**PROBLEM:** I would like you to return all of the records exactly as they stand.

[[ PROVIDED RECORDS open ]]

File: src/rtl/serial_sub_nbit.sv
// serial_sub_nbit: multi-cycle N-bit subtractor, diff = a - b - bin, STEP bits per clock LSB first.
// Operands enter through in_valid/in_ready and results leave through out_valid/out_ready.
// Optional macro SERIAL_SUB_OVF_EN adds the ovf output (two's-complement signed overflow).
module serial_sub_nbit #(
    parameter int unsigned N    = 4,
    parameter int unsigned STEP = 1
) (
    input  logic         clk,
    input  logic         rst_n,
    input  logic         in_valid,
    output logic         in_ready,
    input  logic [N-1:0] a,
    input  logic [N-1:0] b,
    input  logic         bin,
    output logic         out_valid,
    input  logic         out_ready,
    output logic [N-1:0] diff,
    output logic         bout
`ifdef SERIAL_SUB_OVF_EN
   ,output logic         ovf
`endif
);

    localparam int unsigned NSTEPS = N / STEP;
    localparam int unsigned CW     = (NSTEPS > 1) ? $clog2(NSTEPS) : 1;
    localparam int unsigned SW     = STEP + 1;

    localparam logic [1:0] S_IDLE = 2'd0;
    localparam logic [1:0] S_RUN  = 2'd1;
    localparam logic [1:0] S_DONE = 2'd2;

    // Reject parameter combinations that cannot be sliced evenly.
    if (N < 1 || STEP < 1 || (N % STEP) != 0) begin : g_param_check
        $error("serial_sub_nbit: need N >= 1, STEP >= 1 and N %% STEP == 0");
    end

    logic [1:0]    state_q,     state_d;
    logic [N-1:0]  a_q,         a_d;
    logic [N-1:0]  b_q,         b_d;
    logic [N-1:0]  diff_q,      diff_d;
    logic          borrow_q,    borrow_d;
    logic [CW-1:0] cnt_q,       cnt_d;
    logic          bout_q,      bout_d;
    logic          in_ready_q,  in_ready_d;
    logic          out_valid_q, out_valid_d;
    logic [SW-1:0] sub;
    logic          last;
`ifdef SERIAL_SUB_OVF_EN
    logic          a_sgn_q,     a_sgn_d;
    logic          b_sgn_q,     b_sgn_d;
    logic          ovf_q,       ovf_d;
`endif

    // Next-state, datapath and registered-output logic.
    always_comb begin
        state_d     = state_q;
        a_d         = a_q;
        b_d         = b_q;
        diff_d      = diff_q;
        borrow_d    = borrow_q;
        cnt_d       = cnt_q;
        bout_d      = bout_q;
`ifdef SERIAL_SUB_OVF_EN
        a_sgn_d     = a_sgn_q;
        b_sgn_d     = b_sgn_q;
        ovf_d       = ovf_q;
`endif
        // {borrow_next, slice} = a_slice - b_slice - borrow, in STEP+1 bits
        sub  = {1'b0, a_q[STEP-1:0]} - {1'b0, b_q[STEP-1:0]} - SW'(borrow_q);
        last = (cnt_q == CW'(NSTEPS - 1));

        case (state_q)
            S_IDLE: begin
                if (in_valid && in_ready_q) begin
                    a_d      = a;
                    b_d      = b;
                    borrow_d = bin;
                    cnt_d    = '0;
`ifdef SERIAL_SUB_OVF_EN
                    a_sgn_d  = a[N-1];
                    b_sgn_d  = b[N-1];
`endif
                    state_d  = S_RUN;
                end
            end
            S_RUN: begin
                a_d      = a_q >> STEP;
                b_d      = b_q >> STEP;
                diff_d   = (diff_q >> STEP) | (N'(sub[STEP-1:0]) << (N - STEP));
                borrow_d = sub[STEP];
                cnt_d    = cnt_q + CW'(1);
                if (last) begin
                    bout_d  = sub[STEP];
`ifdef SERIAL_SUB_OVF_EN
                    // Overflow only when operand signs differ and the result sign disagrees with a.
                    ovf_d   = (a_sgn_q != b_sgn_q) && (sub[STEP-1] != a_sgn_q);
`endif
                    state_d = S_DONE;
                end
            end
            S_DONE: begin
                if (out_ready) begin
                    state_d = S_IDLE;
                end
            end
            default: begin
                state_d = S_IDLE;
            end
        endcase

        in_ready_d  = (state_d == S_IDLE);
        out_valid_d = (state_d == S_DONE);
    end

    // State and datapath registers with synchronous active-low reset.
    always_ff @(posedge clk) begin
        if (!rst_n) begin
            state_q     <= S_IDLE;
            a_q         <= '0;
            b_q         <= '0;
            diff_q      <= '0;
            borrow_q    <= 1'b0;
            cnt_q       <= '0;
            bout_q      <= 1'b0;
            in_ready_q  <= 1'b0;
            out_valid_q <= 1'b0;
`ifdef SERIAL_SUB_OVF_EN
            a_sgn_q     <= 1'b0;
            b_sgn_q     <= 1'b0;
            ovf_q       <= 1'b0;
`endif
        end else begin
            state_q     <= state_d;
            a_q         <= a_d;
            b_q         <= b_d;
            diff_q      <= diff_d;
            borrow_q    <= borrow_d;
            cnt_q       <= cnt_d;
            bout_q      <= bout_d;
            in_ready_q  <= in_ready_d;
            out_valid_q <= out_valid_d;
`ifdef SERIAL_SUB_OVF_EN
            a_sgn_q     <= a_sgn_d;
            b_sgn_q     <= b_sgn_d;
            ovf_q       <= ovf_d;
`endif
        end
    end

    assign in_ready  = in_ready_q;
    assign out_valid = out_valid_q;
    assign diff      = diff_q;
    assign bout      = bout_q;
`ifdef SERIAL_SUB_OVF_EN
    assign ovf       = ovf_q;
`endif

endmodule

[[ PROVIDED RECORDS closed ]]

**ANSWER FOR THIS EXERCISE:**
File: src/rtl/serial_sub_nbit.sv
// serial_sub_nbit: multi-cycle N-bit subtractor, diff = a - b - bin, STEP bits per clock LSB first.
// Operands enter through in_valid/in_ready and results leave through out_valid/out_ready.
// Optional macro SERIAL_SUB_OVF_EN adds the ovf output (two's-complement signed overflow).
module serial_sub_nbit #(
    parameter int unsigned N    = 4,
    parameter int unsigned STEP = 1
) (
    input  logic         clk,
    input  logic         rst_n,
    input  logic         in_valid,
    output logic         in_ready,
    input  logic [N-1:0] a,
    input  logic [N-1:0] b,
    input  logic         bin,
    output logic         out_valid,
    input  logic         out_ready,
    output logic [N-1:0] diff,
    output logic         bout
`ifdef SERIAL_SUB_OVF_EN
   ,output logic         ovf
`endif
);

    localparam int unsigned NSTEPS = N / STEP;
    localparam int unsigned CW     = (NSTEPS > 1) ? $clog2(NSTEPS) : 1;
    localparam int unsigned SW     = STEP + 1;

    localparam logic [1:0] S_IDLE = 2'd0;
    localparam logic [1:0] S_RUN  = 2'd1;
    localparam logic [1:0] S_DONE = 2'd2;

    // Reject parameter combinations that cannot be sliced evenly.
    if (N < 1 || STEP < 1 || (N % STEP) != 0) begin : g_param_check
        $error("serial_sub_nbit: need N >= 1, STEP >= 1 and N %% STEP == 0");
    end

    logic [1:0]    state_q,     state_d;
    logic [N-1:0]  a_q,         a_d;
    logic [N-1:0]  b_q,         b_d;
    logic [N-1:0]  diff_q,      diff_d;
    logic          borrow_q,    borrow_d;
    logic [CW-1:0] cnt_q,       cnt_d;
    logic          bout_q,      bout_d;
    logic          in_ready_q,  in_ready_d;
    logic          out_valid_q, out_valid_d;
    logic [SW-1:0] sub;
    logic          last;
`ifdef SERIAL_SUB_OVF_EN
    logic          a_sgn_q,     a_sgn_d;
    logic          b_sgn_q,     b_sgn_d;
    logic          ovf_q,       ovf_d;
`endif

    // Next-state, datapath and registered-output logic.
    always_comb begin
        state_d     = state_q;
        a_d         = a_q;
        b_d         = b_q;
        diff_d      = diff_q;
        borrow_d    = borrow_q;
        cnt_d       = cnt_q;
        bout_d      = bout_q;
`ifdef SERIAL_SUB_OVF_EN
        a_sgn_d     = a_sgn_q;
        b_sgn_d     = b_sgn_q;
        ovf_d       = ovf_q;
`endif
        // {borrow_next, slice} = a_slice - b_slice - borrow, in STEP+1 bits
        sub  = {1'b0, a_q[STEP-1:0]} - {1'b0, b_q[STEP-1:0]} - SW'(borrow_q);
        last = (cnt_q == CW'(NSTEPS - 1));

        case (state_q)
            S_IDLE: begin
                if (in_valid && in_ready_q) begin
                    a_d      = a;
                    b_d      = b;
                    borrow_d = bin;
                    cnt_d    = '0;
`ifdef SERIAL_SUB_OVF_EN
                    a_sgn_d  = a[N-1];
                    b_sgn_d  = b[N-1];
`endif
                    state_d  = S_RUN;
                end
            end
            S_RUN: begin
                a_d      = a_q >> STEP;
                b_d      = b_q >> STEP;
                diff_d   = (diff_q >> STEP) | (N'(sub[STEP-1:0]) << (N - STEP));
                borrow_d = sub[STEP];
                cnt_d    = cnt_q + CW'(1);
                if (last) begin
                    bout_d  = sub[STEP];
`ifdef SERIAL_SUB_OVF_EN
                    // Overflow only when operand signs differ and the result sign disagrees with a.
                    ovf_d   = (a_sgn_q != b_sgn_q) && (sub[STEP-1] != a_sgn_q);
`endif
                    state_d = S_DONE;
                end
            end
            S_DONE: begin
                if (out_ready) begin
                    state_d = S_IDLE;
                end
            end
            default: begin
                state_d = S_IDLE;
            end
        endcase

        in_ready_d  = (state_d == S_IDLE);
        out_valid_d = (state_d == S_DONE);
    end

    // State and datapath registers with synchronous active-low reset.
    always_ff @(posedge clk) begin
        if (!rst_n) begin
            state_q     <= S_IDLE;
            a_q         <= '0;
            b_q         <= '0;
            diff_q      <= '0;
            borrow_q    <= 1'b0;
            cnt_q       <= '0;
            bout_q      <= 1'b0;
            in_ready_q  <= 1'b0;
            out_valid_q <= 1'b0;
`ifdef SERIAL_SUB_OVF_EN
            a_sgn_q     <= 1'b0;
            b_sgn_q     <= 1'b0;
            ovf_q       <= 1'b0;
`endif
        end else begin
            state_q     <= state_d;
            a_q         <= a_d;
            b_q         <= b_d;
            diff_q      <= diff_d;
            borrow_q    <= borrow_d;
            cnt_q       <= cnt_d;
            bout_q      <= bout_d;
            in_ready_q  <= in_ready_d;
            out_valid_q <= out_valid_d;
`ifdef SERIAL_SUB_OVF_EN
            a_sgn_q     <= a_sgn_d;
            b_sgn_q     <= b_sgn_d;
            ovf_q       <= ovf_d;
`endif
        end
    end

    assign in_ready  = in_ready_q;
    assign out_valid = out_valid_q;
    assign diff      = diff_q;
    assign bout      = bout_q;
`ifdef SERIAL_SUB_OVF_EN
    assign ovf       = ovf_q;
`endif

endmodule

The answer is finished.